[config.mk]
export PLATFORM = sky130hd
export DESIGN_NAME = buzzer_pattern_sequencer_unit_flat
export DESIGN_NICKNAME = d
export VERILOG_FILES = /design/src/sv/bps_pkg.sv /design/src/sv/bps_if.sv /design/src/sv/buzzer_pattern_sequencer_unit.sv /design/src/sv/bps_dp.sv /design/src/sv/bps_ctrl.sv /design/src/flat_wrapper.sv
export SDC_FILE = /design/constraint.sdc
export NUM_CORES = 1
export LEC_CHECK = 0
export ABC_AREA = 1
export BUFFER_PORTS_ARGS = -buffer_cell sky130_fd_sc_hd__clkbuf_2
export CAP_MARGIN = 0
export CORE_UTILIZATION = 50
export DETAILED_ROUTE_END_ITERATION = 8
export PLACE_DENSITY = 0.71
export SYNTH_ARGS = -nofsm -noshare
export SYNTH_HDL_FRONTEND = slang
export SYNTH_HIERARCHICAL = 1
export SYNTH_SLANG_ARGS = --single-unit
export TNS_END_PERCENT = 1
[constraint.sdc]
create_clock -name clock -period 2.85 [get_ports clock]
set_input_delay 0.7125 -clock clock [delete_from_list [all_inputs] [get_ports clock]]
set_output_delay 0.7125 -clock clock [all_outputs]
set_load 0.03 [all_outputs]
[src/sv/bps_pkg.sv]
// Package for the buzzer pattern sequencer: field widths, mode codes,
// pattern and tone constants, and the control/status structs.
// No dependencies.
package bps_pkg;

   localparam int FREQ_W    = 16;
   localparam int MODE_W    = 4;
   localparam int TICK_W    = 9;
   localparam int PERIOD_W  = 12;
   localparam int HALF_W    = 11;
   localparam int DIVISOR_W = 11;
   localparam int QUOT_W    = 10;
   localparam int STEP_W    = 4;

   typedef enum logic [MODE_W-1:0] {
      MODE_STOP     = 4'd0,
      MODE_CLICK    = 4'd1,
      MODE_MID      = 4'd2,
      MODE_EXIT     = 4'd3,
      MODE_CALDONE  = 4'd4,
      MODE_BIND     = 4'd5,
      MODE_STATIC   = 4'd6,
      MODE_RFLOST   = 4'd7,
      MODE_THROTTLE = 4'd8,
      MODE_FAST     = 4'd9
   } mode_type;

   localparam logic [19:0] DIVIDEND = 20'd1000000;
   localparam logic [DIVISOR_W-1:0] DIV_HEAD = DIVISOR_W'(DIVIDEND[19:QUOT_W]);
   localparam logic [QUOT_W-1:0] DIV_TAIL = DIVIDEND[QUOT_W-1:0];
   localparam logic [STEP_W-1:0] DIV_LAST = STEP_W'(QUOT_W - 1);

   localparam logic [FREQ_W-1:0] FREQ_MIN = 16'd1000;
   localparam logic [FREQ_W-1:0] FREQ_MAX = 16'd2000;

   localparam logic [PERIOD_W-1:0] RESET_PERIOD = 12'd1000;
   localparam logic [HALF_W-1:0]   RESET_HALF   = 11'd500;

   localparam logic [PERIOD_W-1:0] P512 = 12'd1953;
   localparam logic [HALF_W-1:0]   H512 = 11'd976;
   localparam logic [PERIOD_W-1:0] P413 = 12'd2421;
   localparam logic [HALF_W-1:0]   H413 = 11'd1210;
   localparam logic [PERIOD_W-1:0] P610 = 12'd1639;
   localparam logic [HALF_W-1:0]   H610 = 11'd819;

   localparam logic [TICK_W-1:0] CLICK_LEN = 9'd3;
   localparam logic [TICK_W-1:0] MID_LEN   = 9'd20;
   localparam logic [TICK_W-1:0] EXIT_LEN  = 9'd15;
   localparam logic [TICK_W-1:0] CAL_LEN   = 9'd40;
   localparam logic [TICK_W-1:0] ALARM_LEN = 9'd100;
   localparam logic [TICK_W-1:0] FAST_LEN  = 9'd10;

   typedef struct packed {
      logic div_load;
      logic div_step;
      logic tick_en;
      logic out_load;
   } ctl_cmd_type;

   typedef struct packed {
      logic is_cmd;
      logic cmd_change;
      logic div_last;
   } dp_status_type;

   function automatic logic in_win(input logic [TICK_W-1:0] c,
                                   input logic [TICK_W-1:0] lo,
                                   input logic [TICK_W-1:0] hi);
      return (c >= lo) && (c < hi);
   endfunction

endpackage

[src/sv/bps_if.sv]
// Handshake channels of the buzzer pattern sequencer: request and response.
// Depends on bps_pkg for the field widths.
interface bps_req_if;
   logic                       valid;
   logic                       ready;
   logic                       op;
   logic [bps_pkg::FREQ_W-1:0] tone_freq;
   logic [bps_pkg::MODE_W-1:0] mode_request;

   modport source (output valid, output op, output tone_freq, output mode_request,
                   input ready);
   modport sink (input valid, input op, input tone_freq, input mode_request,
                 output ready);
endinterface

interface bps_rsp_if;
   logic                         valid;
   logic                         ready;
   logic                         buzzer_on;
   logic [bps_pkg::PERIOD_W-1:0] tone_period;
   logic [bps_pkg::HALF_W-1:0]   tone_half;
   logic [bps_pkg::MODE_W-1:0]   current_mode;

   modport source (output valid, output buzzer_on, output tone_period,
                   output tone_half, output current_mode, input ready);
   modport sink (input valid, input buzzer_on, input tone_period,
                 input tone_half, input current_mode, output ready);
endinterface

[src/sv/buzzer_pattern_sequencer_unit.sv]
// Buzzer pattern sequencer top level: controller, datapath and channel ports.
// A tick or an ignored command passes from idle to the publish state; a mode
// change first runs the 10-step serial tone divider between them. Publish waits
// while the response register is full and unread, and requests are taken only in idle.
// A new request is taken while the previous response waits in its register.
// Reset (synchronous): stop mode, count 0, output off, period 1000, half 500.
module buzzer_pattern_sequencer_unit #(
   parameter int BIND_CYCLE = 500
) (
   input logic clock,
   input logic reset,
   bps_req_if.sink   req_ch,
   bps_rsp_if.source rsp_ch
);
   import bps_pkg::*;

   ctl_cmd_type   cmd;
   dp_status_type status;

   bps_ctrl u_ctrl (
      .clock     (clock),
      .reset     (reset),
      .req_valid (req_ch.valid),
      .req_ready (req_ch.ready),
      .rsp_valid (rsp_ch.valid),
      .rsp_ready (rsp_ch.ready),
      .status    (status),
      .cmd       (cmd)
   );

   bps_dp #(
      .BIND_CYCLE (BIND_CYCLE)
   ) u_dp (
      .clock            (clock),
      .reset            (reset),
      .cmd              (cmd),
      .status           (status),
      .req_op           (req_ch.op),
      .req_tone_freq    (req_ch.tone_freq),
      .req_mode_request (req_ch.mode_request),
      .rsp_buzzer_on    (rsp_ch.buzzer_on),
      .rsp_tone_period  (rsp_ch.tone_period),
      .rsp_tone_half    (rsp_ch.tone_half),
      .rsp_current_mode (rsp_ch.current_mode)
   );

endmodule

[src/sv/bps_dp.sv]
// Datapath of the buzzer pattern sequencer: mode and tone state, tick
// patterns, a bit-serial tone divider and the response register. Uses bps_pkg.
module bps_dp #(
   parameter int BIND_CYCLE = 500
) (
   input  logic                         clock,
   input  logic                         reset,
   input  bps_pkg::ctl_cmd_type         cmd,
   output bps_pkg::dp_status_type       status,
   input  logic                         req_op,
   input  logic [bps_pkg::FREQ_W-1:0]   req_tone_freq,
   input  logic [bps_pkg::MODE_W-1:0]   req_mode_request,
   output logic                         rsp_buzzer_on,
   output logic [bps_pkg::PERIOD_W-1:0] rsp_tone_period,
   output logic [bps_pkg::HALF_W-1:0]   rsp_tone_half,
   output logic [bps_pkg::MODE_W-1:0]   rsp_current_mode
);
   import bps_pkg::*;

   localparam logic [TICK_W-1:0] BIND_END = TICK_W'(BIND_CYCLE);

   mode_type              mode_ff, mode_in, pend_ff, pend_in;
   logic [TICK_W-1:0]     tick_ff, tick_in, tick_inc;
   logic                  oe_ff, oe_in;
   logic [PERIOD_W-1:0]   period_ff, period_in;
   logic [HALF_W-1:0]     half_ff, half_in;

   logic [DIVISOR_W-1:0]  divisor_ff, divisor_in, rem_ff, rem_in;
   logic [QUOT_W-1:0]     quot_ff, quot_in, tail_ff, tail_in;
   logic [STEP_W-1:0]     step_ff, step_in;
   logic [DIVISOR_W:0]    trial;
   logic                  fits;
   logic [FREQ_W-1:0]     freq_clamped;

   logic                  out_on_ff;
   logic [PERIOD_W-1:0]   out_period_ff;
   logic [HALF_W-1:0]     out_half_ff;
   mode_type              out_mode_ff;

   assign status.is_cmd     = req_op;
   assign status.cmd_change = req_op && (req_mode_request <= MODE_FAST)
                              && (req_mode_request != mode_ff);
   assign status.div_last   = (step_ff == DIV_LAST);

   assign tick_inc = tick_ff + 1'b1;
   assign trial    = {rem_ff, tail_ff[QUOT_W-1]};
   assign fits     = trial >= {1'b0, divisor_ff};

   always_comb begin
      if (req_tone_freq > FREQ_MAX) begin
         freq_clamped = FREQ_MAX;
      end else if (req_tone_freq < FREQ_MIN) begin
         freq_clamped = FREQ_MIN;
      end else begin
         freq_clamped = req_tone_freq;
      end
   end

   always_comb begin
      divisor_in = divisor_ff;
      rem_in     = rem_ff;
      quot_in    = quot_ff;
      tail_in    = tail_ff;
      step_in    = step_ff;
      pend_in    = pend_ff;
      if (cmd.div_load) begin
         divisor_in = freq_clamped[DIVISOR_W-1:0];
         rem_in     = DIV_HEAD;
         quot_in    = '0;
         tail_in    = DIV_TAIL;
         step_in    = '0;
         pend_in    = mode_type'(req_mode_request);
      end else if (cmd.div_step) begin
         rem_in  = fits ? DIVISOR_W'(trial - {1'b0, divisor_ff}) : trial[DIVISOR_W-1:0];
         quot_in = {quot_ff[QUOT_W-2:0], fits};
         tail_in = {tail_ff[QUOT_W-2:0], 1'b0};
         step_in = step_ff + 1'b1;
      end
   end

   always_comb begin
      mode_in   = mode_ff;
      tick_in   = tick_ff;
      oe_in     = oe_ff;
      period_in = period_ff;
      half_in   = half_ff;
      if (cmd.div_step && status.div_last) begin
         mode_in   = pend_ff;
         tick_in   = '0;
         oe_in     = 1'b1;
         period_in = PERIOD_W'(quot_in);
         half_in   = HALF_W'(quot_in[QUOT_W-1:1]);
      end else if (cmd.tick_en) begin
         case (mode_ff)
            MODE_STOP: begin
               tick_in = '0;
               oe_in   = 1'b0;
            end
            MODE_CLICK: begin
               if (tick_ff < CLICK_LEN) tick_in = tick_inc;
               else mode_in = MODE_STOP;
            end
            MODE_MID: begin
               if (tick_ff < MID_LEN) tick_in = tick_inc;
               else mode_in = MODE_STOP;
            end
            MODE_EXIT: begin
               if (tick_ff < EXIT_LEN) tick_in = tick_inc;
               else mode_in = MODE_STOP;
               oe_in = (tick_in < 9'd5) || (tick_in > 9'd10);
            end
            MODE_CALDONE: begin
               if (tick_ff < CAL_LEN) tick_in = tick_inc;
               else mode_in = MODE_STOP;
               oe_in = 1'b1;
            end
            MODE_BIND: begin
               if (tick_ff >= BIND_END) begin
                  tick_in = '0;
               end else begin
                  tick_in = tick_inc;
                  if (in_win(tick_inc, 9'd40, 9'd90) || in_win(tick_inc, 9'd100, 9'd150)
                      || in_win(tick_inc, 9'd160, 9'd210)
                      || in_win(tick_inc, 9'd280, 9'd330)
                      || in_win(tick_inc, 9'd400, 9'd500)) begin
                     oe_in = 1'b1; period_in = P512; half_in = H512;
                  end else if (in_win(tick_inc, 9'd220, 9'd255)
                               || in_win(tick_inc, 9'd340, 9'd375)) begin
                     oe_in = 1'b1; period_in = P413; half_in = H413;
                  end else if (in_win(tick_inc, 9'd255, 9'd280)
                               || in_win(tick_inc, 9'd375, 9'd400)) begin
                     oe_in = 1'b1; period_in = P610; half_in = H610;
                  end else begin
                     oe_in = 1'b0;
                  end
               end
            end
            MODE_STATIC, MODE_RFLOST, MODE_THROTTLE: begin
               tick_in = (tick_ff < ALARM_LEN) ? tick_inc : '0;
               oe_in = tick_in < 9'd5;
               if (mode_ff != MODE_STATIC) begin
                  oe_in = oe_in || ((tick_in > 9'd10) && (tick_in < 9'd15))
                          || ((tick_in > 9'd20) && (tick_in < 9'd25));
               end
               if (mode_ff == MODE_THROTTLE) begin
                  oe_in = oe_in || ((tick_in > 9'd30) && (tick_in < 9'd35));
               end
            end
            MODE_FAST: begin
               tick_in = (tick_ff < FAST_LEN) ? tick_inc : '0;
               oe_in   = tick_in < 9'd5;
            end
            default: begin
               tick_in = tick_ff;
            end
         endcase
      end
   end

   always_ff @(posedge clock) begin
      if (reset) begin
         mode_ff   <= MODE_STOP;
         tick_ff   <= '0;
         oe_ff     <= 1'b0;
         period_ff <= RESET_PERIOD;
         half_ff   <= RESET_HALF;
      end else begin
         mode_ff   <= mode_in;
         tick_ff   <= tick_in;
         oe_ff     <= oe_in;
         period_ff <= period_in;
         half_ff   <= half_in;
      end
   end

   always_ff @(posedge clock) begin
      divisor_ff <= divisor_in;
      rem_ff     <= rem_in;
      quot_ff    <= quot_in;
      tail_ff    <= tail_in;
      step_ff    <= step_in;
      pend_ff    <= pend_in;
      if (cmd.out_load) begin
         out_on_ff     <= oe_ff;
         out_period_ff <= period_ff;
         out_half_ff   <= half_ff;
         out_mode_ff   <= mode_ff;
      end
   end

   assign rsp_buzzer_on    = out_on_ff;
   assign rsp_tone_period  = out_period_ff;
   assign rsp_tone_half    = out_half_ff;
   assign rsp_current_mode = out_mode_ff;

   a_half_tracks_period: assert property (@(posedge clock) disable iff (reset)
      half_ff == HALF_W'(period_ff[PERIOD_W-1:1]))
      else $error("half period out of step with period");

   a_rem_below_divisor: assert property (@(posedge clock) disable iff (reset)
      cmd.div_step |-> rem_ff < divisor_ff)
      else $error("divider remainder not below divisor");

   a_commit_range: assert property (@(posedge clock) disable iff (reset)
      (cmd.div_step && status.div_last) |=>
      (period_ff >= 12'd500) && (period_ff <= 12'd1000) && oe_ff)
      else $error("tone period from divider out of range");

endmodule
--
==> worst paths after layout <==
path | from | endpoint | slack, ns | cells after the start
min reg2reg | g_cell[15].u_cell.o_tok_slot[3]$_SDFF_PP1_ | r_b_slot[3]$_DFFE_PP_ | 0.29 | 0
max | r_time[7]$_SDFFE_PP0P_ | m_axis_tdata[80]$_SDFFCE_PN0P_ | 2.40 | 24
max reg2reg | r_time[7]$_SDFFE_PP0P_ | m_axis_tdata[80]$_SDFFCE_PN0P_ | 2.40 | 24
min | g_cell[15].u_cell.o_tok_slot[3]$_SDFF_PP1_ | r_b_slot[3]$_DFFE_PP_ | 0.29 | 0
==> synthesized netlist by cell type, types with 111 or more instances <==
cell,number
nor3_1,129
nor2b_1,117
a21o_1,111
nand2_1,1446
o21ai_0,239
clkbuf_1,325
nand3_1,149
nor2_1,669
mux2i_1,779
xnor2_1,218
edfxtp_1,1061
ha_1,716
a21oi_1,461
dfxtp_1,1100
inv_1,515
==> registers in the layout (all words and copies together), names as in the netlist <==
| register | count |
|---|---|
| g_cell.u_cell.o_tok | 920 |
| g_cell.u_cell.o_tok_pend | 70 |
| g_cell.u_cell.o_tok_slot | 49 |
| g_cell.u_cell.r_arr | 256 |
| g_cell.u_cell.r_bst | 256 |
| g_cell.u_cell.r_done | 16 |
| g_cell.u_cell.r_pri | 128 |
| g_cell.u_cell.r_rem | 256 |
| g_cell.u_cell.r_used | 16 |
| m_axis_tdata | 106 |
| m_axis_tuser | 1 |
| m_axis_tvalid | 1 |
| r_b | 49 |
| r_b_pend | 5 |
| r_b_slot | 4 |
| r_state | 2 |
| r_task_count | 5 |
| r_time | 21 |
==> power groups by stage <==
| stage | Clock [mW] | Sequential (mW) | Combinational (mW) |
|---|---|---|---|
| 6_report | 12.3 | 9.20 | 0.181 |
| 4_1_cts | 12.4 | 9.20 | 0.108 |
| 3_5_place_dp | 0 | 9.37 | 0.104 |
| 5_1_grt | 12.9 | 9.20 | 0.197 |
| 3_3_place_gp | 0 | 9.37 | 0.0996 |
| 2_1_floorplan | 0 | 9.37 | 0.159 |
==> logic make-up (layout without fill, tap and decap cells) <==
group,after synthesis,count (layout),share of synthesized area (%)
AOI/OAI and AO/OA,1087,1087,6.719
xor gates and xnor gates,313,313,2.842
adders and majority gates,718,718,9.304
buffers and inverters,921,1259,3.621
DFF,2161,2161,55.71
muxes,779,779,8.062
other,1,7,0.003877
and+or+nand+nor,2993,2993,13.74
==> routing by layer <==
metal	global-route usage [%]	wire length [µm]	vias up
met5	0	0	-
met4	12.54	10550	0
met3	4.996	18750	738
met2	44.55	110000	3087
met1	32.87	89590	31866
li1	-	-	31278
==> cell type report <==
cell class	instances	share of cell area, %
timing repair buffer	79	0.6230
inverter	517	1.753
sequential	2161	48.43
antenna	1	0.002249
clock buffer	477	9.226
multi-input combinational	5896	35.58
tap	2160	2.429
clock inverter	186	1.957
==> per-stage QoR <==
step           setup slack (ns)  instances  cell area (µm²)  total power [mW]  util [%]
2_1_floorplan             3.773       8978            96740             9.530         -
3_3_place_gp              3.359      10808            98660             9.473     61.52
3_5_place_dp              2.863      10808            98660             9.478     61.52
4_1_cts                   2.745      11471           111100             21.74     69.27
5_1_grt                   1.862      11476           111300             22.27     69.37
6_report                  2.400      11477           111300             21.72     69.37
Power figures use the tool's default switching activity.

### Exercise goal:
Lines of the listing above that contain the word "synthesized" must all be copied.

### Exercise result:
==> synthesized netlist by cell type, types with 111 or more instances <==
group,after synthesis,count (layout),share of synthesized area (%)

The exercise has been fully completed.